Parietal cells release hydrochloric acid (HCl) into the stomach. The concentration of HCl is approximately 160mM. HCl helps in food digestion and protects the stomach from pathogens.

Question 25

How is carbon dioxide (CO2) transported into parietal cells?

Answer 25

CO2 enters the cell via passive transport. It can be generated through cellular metabolism or obtained from external sources.

Question 26

What happens when CO2 and water (H2O) react inside parietal cells?

Answer 26

CO2 and H2O react with the help of the enzyme carbonic anhydrase. This reaction forms carbonic acid (H2CO3), which dissociates into a proton (H+) and bicarbonate (HCO3-).

Question 27

How are the dissociated protons (H+) transported across the cell membrane?

Answer 27

The dissociated protons (H+) are transported across the membrane via the H+/K+ ATPase pump. This is an active transport mechanism that requires ATP.

Question 28

What happens to potassium ions (K+) in parietal cells?

Answer 28

K+ ions are recycled across the membrane, maintaining their concentration gradient.

Question 29

How is bicarbonate (HCO3-) transported to the plasma?

Answer 29

Bicarbonate (HCO3-) is transported to the plasma via a chloride (Cl-) antiporter.

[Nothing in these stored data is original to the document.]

===== config.mk =====
export PLATFORM = sky130hd
export DESIGN_NAME = cache_refill_ctrl_flat
export DESIGN_NICKNAME = d
export VERILOG_FILES = /design/src/rtl/cache_refill_ctrl_if.sv /design/src/rtl/cache_refill_ctrl.sv /design/src/flat_wrapper.sv
export SDC_FILE = /design/constraint.sdc
export NUM_CORES = 1
export LEC_CHECK = 0
export BUFFER_PORTS_ARGS = -buffer_cell sky130_fd_sc_hd__buf_4
export CAP_MARGIN = 25
export CORE_ASPECT_RATIO = 1.1
export CORE_MARGIN = 2
export CORE_UTILIZATION = 30
export CTS_BUF_LIST = sky130_fd_sc_hd__clkbuf_8
export DETAILED_ROUTE_END_ITERATION = 10
export PLACE_DENSITY_LB_ADDON = 0.25
export SLEW_MARGIN = 15
export SYNTH_ARGS = -nofsm -noshare
export SYNTH_HDL_FRONTEND = slang
export SYNTH_SLANG_ARGS = --single-unit

===== constraint.sdc =====
create_clock -name clk -period 4.6 [get_ports clk]
set_input_delay 0 -clock clk [delete_from_list [all_inputs] [get_ports clk]]
set_output_delay 0 -clock clk [all_outputs]
set_load 0.05 [all_outputs]

===== src/rtl/cache_refill_ctrl_if.sv =====
// Refill controller bundle: miss-handler request, bus beat stream, cacheram write port, completion.
// Forwarding signals exist only when CACHE_REFILL_FWD_EN is defined.
interface cache_refill_ctrl_if #(
    parameter int DEEPTH     = 2048,
    parameter int BYTE_NUM   = 16,
    parameter int BEAT_BYTES = 8,
    parameter int LINE_ROWS  = 4
);
    localparam int AW    = $clog2(DEEPTH);
    localparam int R     = BYTE_NUM / BEAT_BYTES;
    localparam int BEATS = LINE_ROWS * R;
    localparam int BW    = $clog2(BEATS);
    localparam int IW    = AW - $clog2(LINE_ROWS);

    logic                    req_valid;
    logic                    req_ready;
    logic [IW-1:0]           req_index;
    logic [BW-1:0]           req_beat;
    logic                    beat_valid;
    logic                    beat_ready;
    logic [BEAT_BYTES*8-1:0] beat_data;
    logic                    beat_last;
    logic                    beat_err;
    logic [AW-1:0]           ram_addr;
    logic                    ram_ce;
    logic                    ram_we;
    logic [BYTE_NUM-1:0]     ram_bsel;
    logic [BYTE_NUM*8-1:0]   ram_dataw;
    logic                    done;
    logic                    done_err;
`ifdef CACHE_REFILL_FWD_EN
    logic                    fwd_valid;
    logic [BEAT_BYTES*8-1:0] fwd_data;
`endif

    modport master (
        output req_valid, req_index, req_beat, beat_valid, beat_data, beat_last, beat_err,
`ifdef CACHE_REFILL_FWD_EN
        input  fwd_valid, fwd_data,
`endif
        input  req_ready, beat_ready, ram_addr, ram_ce, ram_we, ram_bsel, ram_dataw,
               done, done_err
    );

    modport slave (
        input  req_valid, req_index, req_beat, beat_valid, beat_data, beat_last, beat_err,
`ifdef CACHE_REFILL_FWD_EN
        output fwd_valid, fwd_data,
`endif
        output req_ready, beat_ready, ram_addr, ram_ce, ram_we, ram_bsel, ram_dataw,
               done, done_err
    );
endinterface
<file path="config.mk">
export PLATFORM = sky130hd
export DESIGN_NAME = pc16_counter
export DESIGN_NICKNAME = d
export VERILOG_FILES = /design/src/rtl/pc16_pkg.sv /design/src/rtl/pc16_next_sel.sv /design/src/rtl/pc16_counter.sv
export SDC_FILE = /design/constraint.sdc
export NUM_CORES = 1
export LEC_CHECK = 0
export BUFFER_PORTS_ARGS = -buffer_cell sky130_fd_sc_hd__buf_2
export CORE_UTILIZATION = 41
export CTS_BUF_LIST = sky130_fd_sc_hd__clkbuf_4
export DETAILED_ROUTE_END_ITERATION = 7
export GPL_TIMING_DRIVEN = 0
export PLACE_DENSITY_LB_ADDON = 0.25
export SLEW_MARGIN = 20
export SYNTH_ARGS = -nofsm -noshare
export SYNTH_HDL_FRONTEND = slang
export SYNTH_SLANG_ARGS = --single-unit
</file>
<file path="constraint.sdc">
create_clock -name clk -period 4.4 [get_ports clk]
set_input_delay 0.44 -clock clk [delete_from_list [all_inputs] [get_ports clk]]
set_output_delay 0.44 -clock clk [all_outputs]
set_load 0.01 [all_outputs]
</file>
**src/rtl/gs_butterfly_intt.sv**
```systemverilog
// Four-stage Gentleman-Sande butterfly for the Kyber inverse NTT (q = 3329): c = a + b, d = (a - b) * wn.
// Define INTT_HALVE_EN to scale both outputs by 2^-1 mod q in the last stage.
module gs_butterfly_intt (
    input  logic        clk,
    input  logic        rst,
    input  logic        in_valid,
    output logic        in_ready,
    input  logic [11:0] a,
    input  logic [11:0] b,
    input  logic [11:0] wn,
    output logic        out_valid,
    input  logic        out_ready,
    output logic [11:0] c,
    output logic [11:0] d
);
    localparam int        Q   = 3329;
    localparam int        LAT = 4;
    localparam logic [12:0] Q13 = 13'd3329;

    logic en;

    logic        v1_reg, v2_reg, v3_reg, out_valid_reg;
    logic [12:0] sum_reg;
    logic [11:0] diff_reg, wn_reg;
    logic [11:0] c2_reg;
    logic [23:0] p_reg;
    logic [13:0] r_reg;
    logic [11:0] c3_reg;
    logic [11:0] c_reg, d_reg;

    logic [12:0] sum_next;
    logic [11:0] diff_next;
    logic [11:0] c2_next;
    logic [23:0] p_next;
    logic [13:0] r_next;
    logic [12:0] fold;
    logic [12:0] x;
    logic [11:0] d_red;
    logic [11:0] c_next, d_next;

    // Residues of h*2^20, m*2^16 and l*2^12 for the split-LUT product reduction.
    logic [13:0] rom_h [16];
    logic [13:0] rom_m [16];
    logic [13:0] rom_l [16];

    generate
        for (genvar gi = 0; gi < 16; gi++) begin : g_rom
            assign rom_h[gi] = 14'((gi * (1 << 20)) % Q);
            assign rom_m[gi] = 14'((gi * (1 << 16)) % Q);
            assign rom_l[gi] = 14'((gi * (1 << 12)) % Q);
        end
    endgenerate

    assign en        = out_ready | ~out_valid_reg;
    assign in_ready  = en;
    assign out_valid = out_valid_reg;
    assign c         = c_reg;
    assign d         = d_reg;

    assign sum_next  = {1'b0, a} + {1'b0, b};
    // The 12-bit wrap of (a - b) + q is exact because the true result is below q.
    assign diff_next = (a < b) ? (a - b) + 12'd3329 : a - b;

    assign c2_next = (sum_reg >= Q13) ? 12'(sum_reg - Q13) : sum_reg[11:0];
    assign p_next  = 24'(diff_reg) * 24'(wn_reg);

    assign r_next = rom_h[p_reg[23:20]] + rom_m[p_reg[19:16]] + rom_l[p_reg[15:12]]
                  + {2'b00, p_reg[11:0]};

    always_comb begin
        fold = 13'd0;
        case (r_reg[13:12])
            2'd0: fold = 13'd0;
            2'd1: fold = 13'd767;
            2'd2: fold = 13'd1534;
            2'd3: fold = 13'd2301;
            default: fold = 13'd0;
        endcase
    end

    assign x     = {1'b0, r_reg[11:0]} + fold;
    assign d_red = (x >= Q13) ? 12'(x - Q13) : x[11:0];

`ifdef INTT_HALVE_EN
    // Multiply by 2^-1 mod q: odd values borrow one q to become even first.
    function automatic logic [11:0] halve(input logic [11:0] v);
        logic [12:0] t;
        t = v[0] ? ({1'b0, v} + Q13) : {1'b0, v};
        return t[12:1];
    endfunction

    assign c_next = halve(c3_reg);
    assign d_next = halve(d_red);
`else
    assign c_next = c3_reg;
    assign d_next = d_red;
`endif

    always_ff @(posedge clk) begin
        if (rst) begin
            v1_reg        <= 1'b0;
            v2_reg        <= 1'b0;
            v3_reg        <= 1'b0;
            out_valid_reg <= 1'b0;
            c_reg         <= 12'd0;
            d_reg         <= 12'd0;
        end else if (en) begin
            v1_reg        <= in_valid;
            v2_reg        <= v1_reg;
            v3_reg        <= v2_reg;
            out_valid_reg <= v3_reg;
            c_reg         <= c_next;
            d_reg         <= d_next;
        end
    end

    // Datapath registers need no reset; the valid chain qualifies them.
    always_ff @(posedge clk) begin
        if (en) begin
            sum_reg  <= sum_next;
            diff_reg <= diff_next;
            wn_reg   <= wn;
            c2_reg   <= c2_next;
            p_reg    <= p_next;
            r_reg    <= r_next;
            c3_reg   <= c2_reg;
        end
    end

endmodule

```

This exchange mechanism ensures the movement of HCO3- out of the cell.

Question 30

What happens to chloride ions (Cl-) in parietal cells?

Answer 30

Chloride ions (Cl-) are transported across the membrane into the lumen, where they combine with protons (H+) to form hydrochloric acid (HCl).

Question 31

How do omeprazole and oxonol dyes affect the transport processes in parietal cells?

Answer 31

Omeprazole is a proton pump inhibitor (PPI) that forms a disulfide bond with target residues in the H+/K+ ATPase, reducing its activity and inhibiting acid secretion. Oxonol dyes, on the other hand, inhibit the chloride bicarbonate antiporter and other transporters.

Question 32

What is voltage?

Answer 32

Voltage is the potential difference between two points in an electrical field. In biological systems, it is a consequence of membrane properties and ion concentrations.

Question 33

Are cell membranes normally permeable to charged ions?

Answer 33

No, cell membranes are not normally permeable to charged ions. They have selective ion channels and transporters that control the movement of ions across the membrane.

Question 34

Which ions are important in cellular function?

Answer 34

Potassium ions (K+) are the major cations inside the cell, while sodium ions (Na+) are the major cations outside the cell. Chloride ions (Cl-) are also important for cellular function.

Question 35

What is the relationship between voltage and potential?

Answer 35

Voltage is synonymous with electrical potential. It measures the amount of work required to move a charged species from one point to another.

Question 36

What happens when ions flow in a circuit?

Answer 36

When ions flow, a current is generated. Current is the flow of charged particles, such as ions, through a conductor.

Question 37

What are the rules of ionic balance?

Answer 37

he concentration of positive and negative ions must “nearly” balance. Any ion that leaves the cell must be replaced soon by another ion of that type coming into the cell. Energy is always being used to re-establish the ionic gradients across membranes.

Question 38

What is the difference between excitable and non-excitable cells?

Answer 38

Excitable cells have the ability to produce or respond to electrical signals. They can propagate action potentials. Examples of excitable cells include neurons, skeletal muscle cells, smooth muscle cells, and cardiac myocytes. Non-excitable cells do not have these abilities and include most other types of cells in the body.

Question 39

Which cells can propagate action potentials?

Answer 39

Excitable cells have the ability to propagate action potentials. These include neurons, skeletal muscle cells, smooth muscle cells, and cardiac myocytes.